- [Work instruction] Output exactly the lines spanning from the line containing "other | 1 | 2 |" to the last line of the entries, inclusive.

- [Recorded information]
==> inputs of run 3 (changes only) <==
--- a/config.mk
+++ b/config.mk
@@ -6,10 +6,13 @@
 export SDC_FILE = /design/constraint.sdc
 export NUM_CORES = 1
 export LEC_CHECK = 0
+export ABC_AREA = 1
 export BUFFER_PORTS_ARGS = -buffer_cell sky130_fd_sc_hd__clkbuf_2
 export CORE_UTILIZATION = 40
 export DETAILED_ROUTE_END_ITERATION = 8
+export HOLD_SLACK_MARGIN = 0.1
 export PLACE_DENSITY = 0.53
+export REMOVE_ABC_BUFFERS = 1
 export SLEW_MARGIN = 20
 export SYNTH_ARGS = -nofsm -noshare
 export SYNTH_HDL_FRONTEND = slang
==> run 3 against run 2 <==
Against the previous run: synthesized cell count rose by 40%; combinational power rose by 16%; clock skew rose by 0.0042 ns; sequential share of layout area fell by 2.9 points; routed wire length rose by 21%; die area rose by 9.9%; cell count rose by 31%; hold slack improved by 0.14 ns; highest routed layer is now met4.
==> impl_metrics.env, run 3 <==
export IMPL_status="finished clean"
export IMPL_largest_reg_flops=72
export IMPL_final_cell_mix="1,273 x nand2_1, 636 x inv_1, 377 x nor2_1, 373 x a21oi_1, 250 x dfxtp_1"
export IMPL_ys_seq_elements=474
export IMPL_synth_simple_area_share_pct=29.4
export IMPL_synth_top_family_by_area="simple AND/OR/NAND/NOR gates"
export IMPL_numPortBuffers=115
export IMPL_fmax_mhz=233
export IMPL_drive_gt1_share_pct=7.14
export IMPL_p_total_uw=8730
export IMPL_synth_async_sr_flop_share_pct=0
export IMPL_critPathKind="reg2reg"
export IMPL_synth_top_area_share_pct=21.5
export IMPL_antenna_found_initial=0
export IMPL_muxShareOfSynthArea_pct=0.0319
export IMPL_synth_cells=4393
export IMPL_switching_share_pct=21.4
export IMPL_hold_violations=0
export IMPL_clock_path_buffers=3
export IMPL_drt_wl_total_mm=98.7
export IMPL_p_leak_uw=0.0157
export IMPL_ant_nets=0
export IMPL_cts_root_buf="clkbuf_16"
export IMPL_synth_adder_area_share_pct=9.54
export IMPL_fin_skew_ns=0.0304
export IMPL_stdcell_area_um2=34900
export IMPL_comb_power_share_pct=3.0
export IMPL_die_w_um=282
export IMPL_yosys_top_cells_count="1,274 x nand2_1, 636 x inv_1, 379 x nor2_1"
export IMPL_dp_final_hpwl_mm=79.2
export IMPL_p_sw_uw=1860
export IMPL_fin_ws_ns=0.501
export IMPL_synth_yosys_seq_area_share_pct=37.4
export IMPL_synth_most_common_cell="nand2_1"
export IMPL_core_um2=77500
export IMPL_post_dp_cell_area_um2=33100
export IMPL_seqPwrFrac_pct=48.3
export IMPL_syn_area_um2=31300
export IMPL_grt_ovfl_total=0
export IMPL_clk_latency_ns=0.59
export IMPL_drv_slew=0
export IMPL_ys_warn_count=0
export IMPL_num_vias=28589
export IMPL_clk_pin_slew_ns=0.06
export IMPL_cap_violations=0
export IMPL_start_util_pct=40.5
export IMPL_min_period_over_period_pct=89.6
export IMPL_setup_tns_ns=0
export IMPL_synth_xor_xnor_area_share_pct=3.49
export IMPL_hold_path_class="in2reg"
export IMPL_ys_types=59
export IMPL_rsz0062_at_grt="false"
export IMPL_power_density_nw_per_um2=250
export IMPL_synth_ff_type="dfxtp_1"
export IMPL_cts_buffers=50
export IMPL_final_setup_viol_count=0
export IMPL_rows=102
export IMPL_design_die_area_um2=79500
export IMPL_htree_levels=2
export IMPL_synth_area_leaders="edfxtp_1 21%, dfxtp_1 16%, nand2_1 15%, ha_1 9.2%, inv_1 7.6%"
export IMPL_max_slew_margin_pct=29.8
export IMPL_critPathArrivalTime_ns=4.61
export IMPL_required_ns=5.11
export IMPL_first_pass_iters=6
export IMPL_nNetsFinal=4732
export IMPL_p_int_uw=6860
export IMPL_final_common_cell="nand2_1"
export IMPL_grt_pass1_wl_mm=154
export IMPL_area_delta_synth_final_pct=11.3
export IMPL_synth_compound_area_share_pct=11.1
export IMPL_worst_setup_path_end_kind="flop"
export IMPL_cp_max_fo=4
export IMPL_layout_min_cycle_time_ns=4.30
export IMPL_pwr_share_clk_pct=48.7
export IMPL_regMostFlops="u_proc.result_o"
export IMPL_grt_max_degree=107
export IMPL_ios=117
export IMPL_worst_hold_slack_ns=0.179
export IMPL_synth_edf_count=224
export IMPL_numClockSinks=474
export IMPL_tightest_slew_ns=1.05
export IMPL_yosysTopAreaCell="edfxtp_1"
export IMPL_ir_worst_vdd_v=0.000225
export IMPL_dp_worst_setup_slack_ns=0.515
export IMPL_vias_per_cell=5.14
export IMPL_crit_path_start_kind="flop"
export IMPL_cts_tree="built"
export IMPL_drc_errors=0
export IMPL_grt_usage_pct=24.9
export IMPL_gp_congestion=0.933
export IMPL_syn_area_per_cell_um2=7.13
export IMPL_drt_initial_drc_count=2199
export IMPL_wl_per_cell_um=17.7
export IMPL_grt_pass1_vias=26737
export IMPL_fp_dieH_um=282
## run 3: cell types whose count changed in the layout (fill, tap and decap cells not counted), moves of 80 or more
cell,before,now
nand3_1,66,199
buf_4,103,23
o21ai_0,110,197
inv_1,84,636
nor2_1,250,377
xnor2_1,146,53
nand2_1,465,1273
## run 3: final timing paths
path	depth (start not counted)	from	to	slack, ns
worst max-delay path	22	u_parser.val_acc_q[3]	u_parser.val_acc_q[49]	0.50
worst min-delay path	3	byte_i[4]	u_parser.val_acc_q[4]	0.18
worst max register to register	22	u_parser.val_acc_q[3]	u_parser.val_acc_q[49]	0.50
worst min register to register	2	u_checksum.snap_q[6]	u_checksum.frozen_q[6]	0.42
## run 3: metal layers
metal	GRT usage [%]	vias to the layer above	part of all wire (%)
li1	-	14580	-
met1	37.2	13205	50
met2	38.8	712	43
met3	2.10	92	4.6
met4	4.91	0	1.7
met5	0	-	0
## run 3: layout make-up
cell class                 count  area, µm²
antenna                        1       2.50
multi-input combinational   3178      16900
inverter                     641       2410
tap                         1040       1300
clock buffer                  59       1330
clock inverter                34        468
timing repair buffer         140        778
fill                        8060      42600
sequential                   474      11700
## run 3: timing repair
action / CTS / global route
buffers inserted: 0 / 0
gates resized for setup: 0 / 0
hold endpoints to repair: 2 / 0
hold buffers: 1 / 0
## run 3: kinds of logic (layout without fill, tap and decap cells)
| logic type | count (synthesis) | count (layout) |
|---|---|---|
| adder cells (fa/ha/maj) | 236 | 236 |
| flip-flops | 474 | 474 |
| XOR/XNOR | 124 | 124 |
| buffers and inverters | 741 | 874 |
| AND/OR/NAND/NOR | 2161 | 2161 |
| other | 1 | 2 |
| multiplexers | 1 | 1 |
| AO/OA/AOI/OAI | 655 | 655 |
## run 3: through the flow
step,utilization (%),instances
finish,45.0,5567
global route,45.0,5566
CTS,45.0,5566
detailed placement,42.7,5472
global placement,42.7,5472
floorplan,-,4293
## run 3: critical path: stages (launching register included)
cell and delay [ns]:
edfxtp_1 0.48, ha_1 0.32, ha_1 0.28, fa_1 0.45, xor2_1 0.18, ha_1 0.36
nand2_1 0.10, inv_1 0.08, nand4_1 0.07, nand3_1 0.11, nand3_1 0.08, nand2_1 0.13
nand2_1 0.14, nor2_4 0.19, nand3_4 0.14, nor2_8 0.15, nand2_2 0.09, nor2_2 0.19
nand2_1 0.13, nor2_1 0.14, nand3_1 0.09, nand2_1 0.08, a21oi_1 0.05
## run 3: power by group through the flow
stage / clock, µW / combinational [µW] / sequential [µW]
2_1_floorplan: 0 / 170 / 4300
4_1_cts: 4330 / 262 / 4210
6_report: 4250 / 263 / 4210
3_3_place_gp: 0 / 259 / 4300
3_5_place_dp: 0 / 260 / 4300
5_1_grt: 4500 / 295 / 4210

- [Solution]
| other | 1 | 2 |
| multiplexers | 1 | 1 |
| AO/OA/AOI/OAI | 655 | 655 |
## run 3: through the flow
step,utilization (%),instances
finish,45.0,5567
global route,45.0,5566
CTS,45.0,5566
detailed placement,42.7,5472
global placement,42.7,5472
floorplan,-,4293
## run 3: critical path: stages (launching register included)
cell and delay [ns]:
edfxtp_1 0.48, ha_1 0.32, ha_1 0.28, fa_1 0.45, xor2_1 0.18, ha_1 0.36
nand2_1 0.10, inv_1 0.08, nand4_1 0.07, nand3_1 0.11, nand3_1 0.08, nand2_1 0.13
nand2_1 0.14, nor2_4 0.19, nand3_4 0.14, nor2_8 0.15, nand2_2 0.09, nor2_2 0.19
nand2_1 0.13, nor2_1 0.14, nand3_1 0.09, nand2_1 0.08, a21oi_1 0.05
## run 3: power by group through the flow
stage / clock, µW / combinational [µW] / sequential [µW]
2_1_floorplan: 0 / 170 / 4300
4_1_cts: 4330 / 262 / 4210
6_report: 4250 / 263 / 4210
3_3_place_gp: 0 / 259 / 4300
3_5_place_dp: 0 / 260 / 4300
5_1_grt: 4500 / 295 / 4210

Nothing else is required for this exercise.